The legacy `image-archive` command remains available. New users should prefer `image-archive-search`.

## Example Workflow

```bash
python3 -m venv .venv
source .venv/bin/activate
pip install --upgrade pip
pip install -e ".[dev]"

image-archive-search run
```

## Publishing To PyPI

1. Pick a final package name on PyPI. The current package name is `image-archive-search`.
2. Build the wheel and source distribution:

```bash
python3 -m pip install --upgrade build twine
python3 -m build
```

3. Check the package:

```bash
python3 -m twine check dist/*
```

4. Publish to TestPyPI first:

```bash
python3 -m twine upload --repository testpypi dist/*
```

5. Test install from TestPyPI in a clean environment.

6. Publish to PyPI:

```bash
python3 -m twine upload dist/*
```

After publishing, users can run:

```bash
uvx --from image-archive-search image-archive-search run
```

## Configuration

The default config is created by `init` in the per-user app config directory. A sample is also provided as [`config.example.yaml`](/Users/sachin/Documents/image-indexer/config.example.yaml).

Key fields:

- `indexed_paths`
- `thumbnail_dir`
- `sqlite_path`
- `faiss_index_path`
- `embedding_model_name`
- `enrichment_backend`
- `enrichment_model`
- `enrichment_mode`
- `enrichment_version`
- `ollama_host`
- `device`
- `batch_size`
- `num_workers`

## Search Behavior

- Text search embeds the query with the local embedding model, retrieves nearest vectors from FAISS, and boosts results whose content type, tags, styles, objects, and short summaries match the query.
- Similar search uses the indexed asset embedding or a locally uploaded image.
- Exact self-matches are excluded from similar results by default.

## Limitations

- MVP v1 supports images only.
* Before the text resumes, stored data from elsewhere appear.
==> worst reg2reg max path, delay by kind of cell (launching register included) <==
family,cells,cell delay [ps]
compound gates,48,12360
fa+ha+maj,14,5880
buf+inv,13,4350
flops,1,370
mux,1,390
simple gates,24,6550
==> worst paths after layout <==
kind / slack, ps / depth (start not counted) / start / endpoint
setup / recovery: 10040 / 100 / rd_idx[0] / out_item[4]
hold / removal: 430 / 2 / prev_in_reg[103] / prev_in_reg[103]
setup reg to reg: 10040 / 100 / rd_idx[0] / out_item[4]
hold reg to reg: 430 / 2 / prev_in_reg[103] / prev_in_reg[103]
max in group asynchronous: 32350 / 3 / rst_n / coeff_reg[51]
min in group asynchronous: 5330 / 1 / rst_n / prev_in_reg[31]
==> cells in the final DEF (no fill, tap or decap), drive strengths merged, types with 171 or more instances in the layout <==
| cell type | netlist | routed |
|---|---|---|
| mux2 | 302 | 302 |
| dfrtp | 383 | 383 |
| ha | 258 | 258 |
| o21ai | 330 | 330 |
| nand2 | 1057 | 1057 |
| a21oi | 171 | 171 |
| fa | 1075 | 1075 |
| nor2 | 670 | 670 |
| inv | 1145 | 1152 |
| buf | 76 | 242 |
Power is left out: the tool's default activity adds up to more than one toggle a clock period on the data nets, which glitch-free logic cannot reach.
<file path="src/sv/edc_pkg.sv">
// ----------------------------------------------------------------------------
// edc_pkg: shared types and constants for the elastic disk collision block
// Field widths, internal datapath widths, register indexes and the bundles
// that travel between the pipeline sections.
// ----------------------------------------------------------------------------
package edc_pkg;

  localparam int POS_W     = 19;
  localparam int VEL_W     = 16;
  localparam int CFG_W     = 8;
  localparam int IDX_W     = 2;

  localparam int D_W       = POS_W + 1;        // signed center offset
  localparam int DV_W      = VEL_W + 1;        // signed velocity difference
  localparam int D2_W      = 2 * D_W;          // squared distance
  localparam int DOT_W     = DV_W + D_W;       // signed dot product
  localparam int DMAG_W    = DOT_W - 1;        // dot product magnitude
  localparam int DABS_W    = POS_W;            // offset magnitude
  localparam int HALF_W    = DMAG_W / 2;       // split of the dot magnitude
  localparam int PROD_W    = HALF_W + DABS_W;  // one partial product
  localparam int MAGP_W    = DMAG_W + DABS_W;  // |dot * d|
  localparam int M_W       = CFG_W + 1;        // mass sum and doubled mass
  localparam int NUM_W     = 64;               // dividend
  localparam int DEN_W     = M_W + D2_W;       // divisor
  localparam int QW        = 18;               // quotient bits
  localparam int QR_W      = QW + 1;           // rounded quotient
  localparam int LANES     = 4;

  localparam int GEOM_STAGES = 6;
  localparam int DIV_STAGES  = QW + 1;
  localparam int UPD_STAGES  = 2;
  localparam int LATENCY     = GEOM_STAGES + DIV_STAGES + UPD_STAGES;

  localparam logic [IDX_W-1:0] REG_RADIUS_A = 2'd0;
  localparam logic [IDX_W-1:0] REG_RADIUS_B = 2'd1;
  localparam logic [IDX_W-1:0] REG_MASS_A   = 2'd2;
  localparam logic [IDX_W-1:0] REG_MASS_B   = 2'd3;

  localparam logic [CFG_W-1:0] RADIUS_A_RST = 8'd45;
  localparam logic [CFG_W-1:0] RADIUS_B_RST = 8'd58;
  localparam logic [CFG_W-1:0] MASS_A_RST   = 8'd9;
  localparam logic [CFG_W-1:0] MASS_B_RST   = 8'd70;

  // Lane order of the dividers.
  localparam int LANE_AX = 0;
  localparam int LANE_AY = 1;
  localparam int LANE_BX = 2;
  localparam int LANE_BY = 3;

  typedef struct packed {
    logic [POS_W-1:0] a_pos_x;
    logic [POS_W-1:0] a_pos_y;
    logic [VEL_W-1:0] a_vel_x;
    logic [VEL_W-1:0] a_vel_y;
    logic [POS_W-1:0] b_pos_x;
    logic [POS_W-1:0] b_pos_y;
    logic [VEL_W-1:0] b_vel_x;
    logic [VEL_W-1:0] b_vel_y;
    logic             hit;
    logic             neg_x;
    logic             neg_y;
  } carry_t;

  typedef struct packed {
    logic [M_W-1:0]  mass_sum;
    logic [M_W-1:0]  two_ma;
    logic [M_W-1:0]  two_mb;
    logic [D2_W-1:0] lim;
  } geom_cfg_t;

endpackage

</file>
<file path="src/sv/edc_update.sv">
// ----------------------------------------------------------------------------
// edc_update: velocity and position update with saturation
// Applies the signed velocity changes, saturates velocities, then moves the
// disks and saturates positions. Items without contact pass through.
// ----------------------------------------------------------------------------
module edc_update import edc_pkg::*; (
  input  logic                        clk,
  input  logic                        rst,
  input  logic                        in_valid,
  input  carry_t                      in_carry,
  input  logic [LANES-1:0][QR_W-1:0]  in_quot,
  output logic                        done,
  output logic [POS_W-1:0]            new_a_pos_x,
  output logic [POS_W-1:0]            new_a_pos_y,
  output logic signed [VEL_W-1:0]     new_a_vel_x,
  output logic signed [VEL_W-1:0]     new_a_vel_y,
  output logic [POS_W-1:0]            new_b_pos_x,
  output logic [POS_W-1:0]            new_b_pos_y,
  output logic signed [VEL_W-1:0]     new_b_vel_x,
  output logic signed [VEL_W-1:0]     new_b_vel_y,
  output logic                        contact
);

  localparam int SUM_W = QR_W + 2;

  function automatic logic [VEL_W-1:0] sat_vel(input logic signed [SUM_W-1:0] v);
    logic [VEL_W-1:0] r;
    if (v > SUM_W'($signed({1'b0, {(VEL_W-1){1'b1}}}))) begin
      r = {1'b0, {(VEL_W-1){1'b1}}};
    end else if (v < -SUM_W'($signed({1'b0, {(VEL_W-1){1'b1}}})) - 1) begin
      r = {1'b1, {(VEL_W-1){1'b0}}};
    end else begin
      r = v[VEL_W-1:0];
    end
    return r;
  endfunction

  function automatic logic [POS_W-1:0] sat_pos(input logic signed [SUM_W-1:0] v);
    logic [POS_W-1:0] r;
    if (v < 0) begin
      r = '0;
    end else if (v > SUM_W'($signed({1'b0, {POS_W{1'b1}}}))) begin
      r = '1;
    end else begin
      r = v[POS_W-1:0];
    end
    return r;
  endfunction

  function automatic logic signed [SUM_W-1:0] ext_vel(input logic [VEL_W-1:0] v);
    return SUM_W'($signed(v));
  endfunction

  function automatic logic signed [SUM_W-1:0] ext_pos(input logic [POS_W-1:0] p);
    return $signed(SUM_W'(p));
  endfunction

  logic                     u1_valid;
  carry_t                   u1_carry;
  logic [VEL_W-1:0]         u1_avx, u1_avy, u1_bvx, u1_bvy;
  logic signed [SUM_W-1:0]  dax, day, dbx, dby;

  always_comb begin
    dax = in_carry.neg_x ? -ext_pos(in_quot[LANE_AX]) : ext_pos(in_quot[LANE_AX]);
    day = in_carry.neg_y ? -ext_pos(in_quot[LANE_AY]) : ext_pos(in_quot[LANE_AY]);
    dbx = in_carry.neg_x ? -ext_pos(in_quot[LANE_BX]) : ext_pos(in_quot[LANE_BX]);
    dby = in_carry.neg_y ? -ext_pos(in_quot[LANE_BY]) : ext_pos(in_quot[LANE_BY]);
  end

  always_ff @(posedge clk) begin
    if (rst) begin
      u1_valid <= 1'b0;
      done     <= 1'b0;
    end else begin
      u1_valid <= in_valid;
      done     <= u1_valid;
    end
  end

  always_ff @(posedge clk) begin
    u1_carry <= in_carry;
    u1_avx   <= sat_vel(ext_vel(in_carry.a_vel_x) + dax);
    u1_avy   <= sat_vel(ext_vel(in_carry.a_vel_y) + day);
    u1_bvx   <= sat_vel(ext_vel(in_carry.b_vel_x) - dbx);
    u1_bvy   <= sat_vel(ext_vel(in_carry.b_vel_y) - dby);
  end

  always_ff @(posedge clk) begin
    contact <= u1_carry.hit;
    if (u1_carry.hit) begin
      new_a_vel_x <= u1_avx;
      new_a_vel_y <= u1_avy;
      new_b_vel_x <= u1_bvx;
      new_b_vel_y <= u1_bvy;
      new_a_pos_x <= sat_pos(ext_pos(u1_carry.a_pos_x) + ext_vel(u1_avx));
      new_a_pos_y <= sat_pos(ext_pos(u1_carry.a_pos_y) + ext_vel(u1_avy));
      new_b_pos_x <= sat_pos(ext_pos(u1_carry.b_pos_x) + ext_vel(u1_bvx));
      new_b_pos_y <= sat_pos(ext_pos(u1_carry.b_pos_y) + ext_vel(u1_bvy));
    end else begin
      new_a_vel_x <= u1_carry.a_vel_x;
      new_a_vel_y <= u1_carry.a_vel_y;
      new_b_vel_x <= u1_carry.b_vel_x;
      new_b_vel_y <= u1_carry.b_vel_y;
      new_a_pos_x <= u1_carry.a_pos_x;
      new_a_pos_y <= u1_carry.a_pos_y;
      new_b_pos_x <= u1_carry.b_pos_x;
      new_b_pos_y <= u1_carry.b_pos_y;
    end
  end

endmodule

</file>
Video is intentionally out of scope.
- CLIP zero-shot enrichment is fast but less nuanced than a larger VLM for OCR-heavy document analysis and detailed object reasoning.
- Index updates currently focus on new, changed, stale, or partially processed records. Automatic deletion handling for files removed from disk is minimal in v1.
- The first indexing run can be slow because local models are loaded and warmed up.
- The UI is intentionally minimal and optimized for usability over design polish.

## Future Roadmap

- Better reranking and search-time faceting
- Duplicate clustering
- Richer asset facets and saved collections
- Video, OCR, and extra metadata extractors
- Faster background indexing workers
- Model selection from the UI

## Repo Tree

```text
.
|-- backend/
|   `-- image_archive/
|-- frontend/
|-- models/
|-- scripts/
|-- tests/
|-- config.example.yaml
|-- pyproject.toml
`-- README.md
```

## Commands To Run Locally

```bash
image-archive-search init
image-archive-search run
image-archive-search serve
```

Or with the packaged command:

```bash
image-archive-search run
image-archive-search serve
image-archive-search reset
```

## Known Limitations

- Removed files are not fully garbage-collected from search results in every case yet.
- Embeddings and CLIP zero-shot enrichment depend on local model downloads.
- Very large archives may benefit from future background jobs and sharded indexing.